1.ゲームをする頻度や時間をコントロールできない。
2.日常生活のなによりもゲームを優先してしまう。
3.仕事や学業、健康などに支障をきたしても、ゲームがやめられない。
「ゲーム障害」による悪影響
「ゲーム障害」によって、肉体的、精神的、また金銭的にも大きな影響を及ぼすと思われます。そのことにより、例えば糖尿病の人が脳卒中を起こす割合が高くなるといったことと同じように、「ゲーム障害」の人たちも別な病気を発症してしまう割合が多くなる事は大いに予想できる事です。
身体的影響
身体面では、体を動かさず、食事をまともに摂らなくなることによる血流障害・栄養障害・体重減少・筋肉減少・持久力減少・骨粗しょう症などさまざまなリスクの要因のほか、視力低下や睡眠障害になりやすいという報告もあります。
精神的影響
精神面や脳への影響では、理性をつかさどる前頭前野の働きが低下することで、攻撃性が高まったり、対人関係を悪化させてしまう可能性も懸念されています。対人関係が上手くいかなくなるのですから社会的な行動も制限されてしまいます。引きこもりなどに陥る人もいるでしょう。
金銭的影響
また、オンラインゲームは、自分の陣営を強くするために、色々な「アイテム」を購入してより強さを増して戦うことになります。その「アイテム」を購入するための出費を惜しまなくなったりして、多額の課金や借金で、家族を困らせることもあります。
実際に起きている被害
「ゲーム障害」が原因とみられる死亡事故はすでに起きており、CNNによると、台湾人の男性が2015年、3日間のゲーム漬けの後に死亡したとの報道がありました。台湾でのゲームでの死者は、その年で2人目だったということです。
ゲーム会社の動向
WHOが国際疾病として認定したことで、ゲーム会社のコンテンツ開発にも影響を及ぼす可能性があります。課金の仕組みなどにも影響が出そうです。
ゲーム市場
世界的にゲームの人気は高まっています。オランダの調査会社ニューズーによると、世界のゲーム市場は2018年で1349億ドル(約15兆円)に達し、21年には1740億ドル(約19兆円)まで拡大する見通しです。

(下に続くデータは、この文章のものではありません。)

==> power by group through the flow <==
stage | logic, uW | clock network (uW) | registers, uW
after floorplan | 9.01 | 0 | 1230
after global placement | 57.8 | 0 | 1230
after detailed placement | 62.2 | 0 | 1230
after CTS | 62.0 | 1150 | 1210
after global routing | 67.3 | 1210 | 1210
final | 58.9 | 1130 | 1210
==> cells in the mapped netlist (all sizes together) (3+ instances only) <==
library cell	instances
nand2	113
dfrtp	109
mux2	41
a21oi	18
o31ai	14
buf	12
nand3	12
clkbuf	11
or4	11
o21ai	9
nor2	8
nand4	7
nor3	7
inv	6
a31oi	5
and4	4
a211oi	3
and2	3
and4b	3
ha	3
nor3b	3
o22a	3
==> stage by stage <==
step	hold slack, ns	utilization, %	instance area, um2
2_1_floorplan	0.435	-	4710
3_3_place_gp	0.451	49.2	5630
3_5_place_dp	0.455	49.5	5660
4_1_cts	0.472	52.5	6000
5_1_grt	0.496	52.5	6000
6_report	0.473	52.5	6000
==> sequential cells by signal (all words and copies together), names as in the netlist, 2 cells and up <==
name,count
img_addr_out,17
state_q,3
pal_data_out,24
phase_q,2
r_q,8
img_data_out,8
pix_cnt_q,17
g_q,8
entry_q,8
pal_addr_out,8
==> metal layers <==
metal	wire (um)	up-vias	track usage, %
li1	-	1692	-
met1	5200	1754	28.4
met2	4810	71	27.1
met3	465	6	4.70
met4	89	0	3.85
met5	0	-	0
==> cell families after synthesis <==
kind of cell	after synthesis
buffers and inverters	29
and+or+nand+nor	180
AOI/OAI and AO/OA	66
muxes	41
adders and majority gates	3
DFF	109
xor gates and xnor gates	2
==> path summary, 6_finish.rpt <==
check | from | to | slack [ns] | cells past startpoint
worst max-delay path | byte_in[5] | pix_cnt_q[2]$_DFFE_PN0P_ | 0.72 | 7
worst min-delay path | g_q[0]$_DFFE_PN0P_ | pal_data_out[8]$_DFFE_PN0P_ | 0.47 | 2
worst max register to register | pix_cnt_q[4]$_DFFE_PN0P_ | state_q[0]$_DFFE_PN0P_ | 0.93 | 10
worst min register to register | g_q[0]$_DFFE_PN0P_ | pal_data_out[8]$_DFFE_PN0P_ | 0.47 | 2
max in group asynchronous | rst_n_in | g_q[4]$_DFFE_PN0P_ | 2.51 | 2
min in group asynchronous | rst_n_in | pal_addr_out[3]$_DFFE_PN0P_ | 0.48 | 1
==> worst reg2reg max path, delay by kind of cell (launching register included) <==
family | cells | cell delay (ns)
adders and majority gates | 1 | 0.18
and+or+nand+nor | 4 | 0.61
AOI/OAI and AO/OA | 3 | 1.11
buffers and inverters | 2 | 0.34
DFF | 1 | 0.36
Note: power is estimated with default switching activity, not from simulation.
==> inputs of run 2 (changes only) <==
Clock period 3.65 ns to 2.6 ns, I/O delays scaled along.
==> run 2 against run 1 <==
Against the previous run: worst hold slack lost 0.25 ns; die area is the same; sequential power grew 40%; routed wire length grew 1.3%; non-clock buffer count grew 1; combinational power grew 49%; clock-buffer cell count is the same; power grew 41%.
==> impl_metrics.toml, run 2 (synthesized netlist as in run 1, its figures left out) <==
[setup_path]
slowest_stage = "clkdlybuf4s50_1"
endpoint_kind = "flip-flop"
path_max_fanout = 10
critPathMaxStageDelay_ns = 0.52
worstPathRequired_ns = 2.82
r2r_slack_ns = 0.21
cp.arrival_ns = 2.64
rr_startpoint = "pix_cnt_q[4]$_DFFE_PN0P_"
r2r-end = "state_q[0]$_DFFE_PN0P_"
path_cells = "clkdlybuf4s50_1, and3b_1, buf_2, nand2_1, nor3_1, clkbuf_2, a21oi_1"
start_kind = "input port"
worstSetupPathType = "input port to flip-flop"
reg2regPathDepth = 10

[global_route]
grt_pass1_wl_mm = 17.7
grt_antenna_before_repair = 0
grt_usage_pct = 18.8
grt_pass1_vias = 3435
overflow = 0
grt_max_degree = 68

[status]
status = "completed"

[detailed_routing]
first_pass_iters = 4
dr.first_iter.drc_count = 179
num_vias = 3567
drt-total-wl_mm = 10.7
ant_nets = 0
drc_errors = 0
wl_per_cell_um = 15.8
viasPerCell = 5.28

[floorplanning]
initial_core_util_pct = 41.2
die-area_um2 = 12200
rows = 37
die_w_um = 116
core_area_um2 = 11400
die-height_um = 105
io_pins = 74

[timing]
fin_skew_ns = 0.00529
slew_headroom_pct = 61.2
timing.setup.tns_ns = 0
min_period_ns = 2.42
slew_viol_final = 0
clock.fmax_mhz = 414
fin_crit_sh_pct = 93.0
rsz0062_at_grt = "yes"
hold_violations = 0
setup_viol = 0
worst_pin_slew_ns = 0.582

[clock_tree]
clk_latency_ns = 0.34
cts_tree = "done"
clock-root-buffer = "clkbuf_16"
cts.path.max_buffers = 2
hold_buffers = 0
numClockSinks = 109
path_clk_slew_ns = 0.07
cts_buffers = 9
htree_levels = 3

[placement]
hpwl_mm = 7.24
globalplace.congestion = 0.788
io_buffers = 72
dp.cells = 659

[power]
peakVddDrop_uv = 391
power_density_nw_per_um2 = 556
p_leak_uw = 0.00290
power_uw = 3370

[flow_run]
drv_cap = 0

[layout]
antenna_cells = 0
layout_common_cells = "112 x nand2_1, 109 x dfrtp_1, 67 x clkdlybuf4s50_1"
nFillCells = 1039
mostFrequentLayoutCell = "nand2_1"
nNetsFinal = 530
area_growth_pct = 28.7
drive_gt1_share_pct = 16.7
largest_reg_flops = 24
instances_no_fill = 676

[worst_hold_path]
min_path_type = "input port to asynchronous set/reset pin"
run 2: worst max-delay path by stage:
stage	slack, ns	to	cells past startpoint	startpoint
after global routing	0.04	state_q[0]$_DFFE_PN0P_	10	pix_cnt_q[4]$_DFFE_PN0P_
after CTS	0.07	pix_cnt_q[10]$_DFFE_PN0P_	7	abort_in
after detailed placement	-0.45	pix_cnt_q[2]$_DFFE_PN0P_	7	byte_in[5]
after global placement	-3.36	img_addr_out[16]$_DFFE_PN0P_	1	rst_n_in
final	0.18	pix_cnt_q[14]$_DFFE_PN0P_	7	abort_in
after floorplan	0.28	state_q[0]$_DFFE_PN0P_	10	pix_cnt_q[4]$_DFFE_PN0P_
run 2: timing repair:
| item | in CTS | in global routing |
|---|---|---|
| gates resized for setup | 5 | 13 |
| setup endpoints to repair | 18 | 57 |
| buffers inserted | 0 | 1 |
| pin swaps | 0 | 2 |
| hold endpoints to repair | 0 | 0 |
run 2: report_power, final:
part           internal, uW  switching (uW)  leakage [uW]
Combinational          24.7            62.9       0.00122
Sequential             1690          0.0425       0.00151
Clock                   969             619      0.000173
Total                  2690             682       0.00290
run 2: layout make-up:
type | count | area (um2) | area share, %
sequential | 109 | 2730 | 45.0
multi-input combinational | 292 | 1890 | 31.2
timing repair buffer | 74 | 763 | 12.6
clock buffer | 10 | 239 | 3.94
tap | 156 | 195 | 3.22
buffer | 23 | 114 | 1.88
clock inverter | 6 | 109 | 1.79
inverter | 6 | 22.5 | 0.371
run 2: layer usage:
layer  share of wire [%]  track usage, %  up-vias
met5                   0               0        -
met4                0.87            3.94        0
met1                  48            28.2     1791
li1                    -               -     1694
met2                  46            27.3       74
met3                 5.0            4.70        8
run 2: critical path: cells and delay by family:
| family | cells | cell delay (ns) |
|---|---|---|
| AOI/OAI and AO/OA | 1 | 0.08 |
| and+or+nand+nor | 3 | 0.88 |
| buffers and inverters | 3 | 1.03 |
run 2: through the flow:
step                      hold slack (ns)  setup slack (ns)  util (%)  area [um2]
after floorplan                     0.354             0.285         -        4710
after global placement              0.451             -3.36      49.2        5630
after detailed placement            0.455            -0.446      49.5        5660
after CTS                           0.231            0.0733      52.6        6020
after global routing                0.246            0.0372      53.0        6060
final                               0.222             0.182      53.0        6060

米国の成人は全体の65%にあたる1億6400万人が日常的にビデオゲームをしているとの試算もあります。近年はオンラインゲームが普及し、利用者が課金を繰り返して長く続けるコンテンツも多くあります。
今回のWHOの認定で、ゲーム会社がどう動くのか、世界的に注目されています。ゲーム会社のコンテンツの作り方や「アイテム」の課金の仕方の変更など、社会的評価を意識して、変化していかざるを得ないのではないかと思われます。

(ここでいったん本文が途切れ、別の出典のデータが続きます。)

File: src/rtl/regf_bist.sv
// Write/read-back BIST for the lab 2 RegFile: true then inverted pattern, dual-port compare.
// Optional build macro REGF_BIST_X0_EN: address 0 is expected to read back as zero.
module regf_bist #(
  parameter int DW = 4,
  parameter int AW = 5,
  parameter int EW = 8
) (
  input  logic           clock,
  input  logic           reset,
  input  logic           io_start,
  input  logic [DW-1:0]  io_seed,
  regf_bist_if.master    rf,
  output logic           io_busy,
  output logic           io_done,
  output logic           io_pass,
  output logic [EW-1:0]  io_err_count,
  output logic           io_fail_valid,
  output logic [AW-1:0]  io_fail_addr
);

  typedef enum logic [1:0] {IDLE, WRITE, READ, DONE} state_t;

  localparam logic [AW-1:0] LAST = '1;

  state_t        state;
  logic          inv;
  logic [AW-1:0] i;
  logic [DW-1:0] seed;
  logic          mis1;
  logic          mis2;
  logic [EW-1:0] err_next;

  function automatic logic [DW-1:0] pat_fn(input logic [AW-1:0] a, input logic [DW-1:0] s);
    return DW'(a) + s;
  endfunction

  function automatic logic [DW-1:0] exp_fn(input logic [AW-1:0] a, input logic [DW-1:0] s,
                                           input logic p);
    return p ? ~pat_fn(a, s) : pat_fn(a, s);
  endfunction

  function automatic logic [DW-1:0] chk_fn(input logic [AW-1:0] a, input logic [DW-1:0] s,
                                           input logic p);
`ifdef REGF_BIST_X0_EN
    if (a == '0) return '0;
`endif
    return exp_fn(a, s, p);
  endfunction

  function automatic logic [EW-1:0] sat_add(input logic [EW-1:0] cnt, input logic [1:0] inc);
    logic [EW:0] sum;
    sum = {1'b0, cnt} + (EW+1)'(inc);
    return sum[EW] ? '1 : sum[EW-1:0];
  endfunction

  // Compare stage: read data arrives combinationally for the addresses presented this cycle
  always_comb begin
    mis1     = (state == READ) && (rf.io_read_data1 != chk_fn(rf.io_read_addr1, seed, inv));
    mis2     = (state == READ) && (rf.io_read_data2 != chk_fn(rf.io_read_addr2, seed, inv));
    err_next = sat_add(io_err_count, {1'b0, mis1} + {1'b0, mis2});
  end

  always_ff @(posedge clock) begin
    if (state == IDLE && io_start) seed <= io_seed;
  end

  // Sequencer: every output is registered one cycle ahead of the step it drives
  always_ff @(posedge clock or negedge reset) begin
    if (!reset) begin
      state            <= IDLE;
      inv              <= 1'b0;
      i                <= '0;
      rf.io_write_en   <= 1'b0;
      rf.io_write_addr <= '0;
      rf.io_write_data <= '0;
      rf.io_read_addr1 <= '0;
      rf.io_read_addr2 <= '0;
      io_busy          <= 1'b0;
      io_done          <= 1'b0;
      io_pass          <= 1'b0;
      io_err_count     <= '0;
      io_fail_valid    <= 1'b0;
      io_fail_addr     <= '0;
    end else begin
      io_done <= 1'b0;
      case (state)
        IDLE: begin
          if (io_start) begin
            state            <= WRITE;
            inv              <= 1'b0;
            i                <= '0;
            io_busy          <= 1'b1;
            rf.io_write_en   <= 1'b1;
            rf.io_write_addr <= '0;
            rf.io_write_data <= pat_fn('0, io_seed);
            io_pass          <= 1'b0;
            io_err_count     <= '0;
            io_fail_valid    <= 1'b0;
            io_fail_addr     <= '0;
          end
        end
        WRITE: begin
          if (i == LAST) begin
            state            <= READ;
            i                <= '0;
            rf.io_write_en   <= 1'b0;
            rf.io_read_addr1 <= '0;
            rf.io_read_addr2 <= LAST;
          end else begin
            i                <= i + 1'b1;
            rf.io_write_addr <= i + 1'b1;
            rf.io_write_data <= exp_fn(i + 1'b1, seed, inv);
          end
        end
        READ: begin
          io_err_count <= err_next;
          if ((mis1 || mis2) && !io_fail_valid) begin
            io_fail_valid <= 1'b1;
            io_fail_addr  <= mis1 ? rf.io_read_addr1 : rf.io_read_addr2;
          end
          if (i == LAST) begin
            i <= '0;
            if (!inv) begin
              state            <= WRITE;
              inv              <= 1'b1;
              rf.io_write_en   <= 1'b1;
              rf.io_write_addr <= '0;
              rf.io_write_data <= exp_fn('0, seed, 1'b1);
            end else begin
              state   <= DONE;
              io_busy <= 1'b0;
              io_done <= 1'b1;
              io_pass <= (err_next == '0);
            end
          end else begin
            i                <= i + 1'b1;
            rf.io_read_addr1 <= i + 1'b1;
            rf.io_read_addr2 <= LAST - (i + 1'b1);
          end
        end
        DONE: state <= IDLE;
        default: state <= IDLE;
      endcase
    end
  end

endmodule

今まで通りにしていたのでは、ゲームのやり過ぎで「ゲーム障害」になったから賠償金を支払えと法的な問題に発展する可能性も出てくるでしょう。
「ゲーム障害」とならずにゲームと上手く付き合うには
ゲームは悪い面ばかりではありません。最近ではゲームが与える良い影響も注目されてきています。例えば、1日1時間以内のゲームをすることで、「集中力が高まる」「計画性を養える」といった報告があったり、ストレス解消にもなります。
ゲームをするルールを決める
「ゲーム障害」に陥らないためにはゲームをやるときの基本的なことを押さえておきましょう。
1.時間を決める(1日1時間以内)
2.課金の上限を決める
3.運動をしたり、趣味を楽しむ時間をつくる
4.場所を決める(1人になる部屋へ持ち込まない)
5.家族や知人との食事を楽しむ時間をつくる・・・など
「ゲーム障害」になってしまったら
「ゲーム障害」を克服するには他の依存症と同じように、そのものから引き離す事しか解決策はありません。本人には辛い事でしょうが、社会的に上手く立ち回れなくなってしまった以上、それしかありません。
「ゲーム障害」を治療する
「ゲーム障害」を治す場合は「完全にゲームを断つ」のがベストです。依存症になったのですから「一日10分だけにしよう」とか「1時間だけにしよう」などの注意行為は既にもう手遅れです。それを許したらまた元の依存症に戻ってしまいます。依存症が酷くなった場合、そこから引き離すことを何よりも優先するべきです。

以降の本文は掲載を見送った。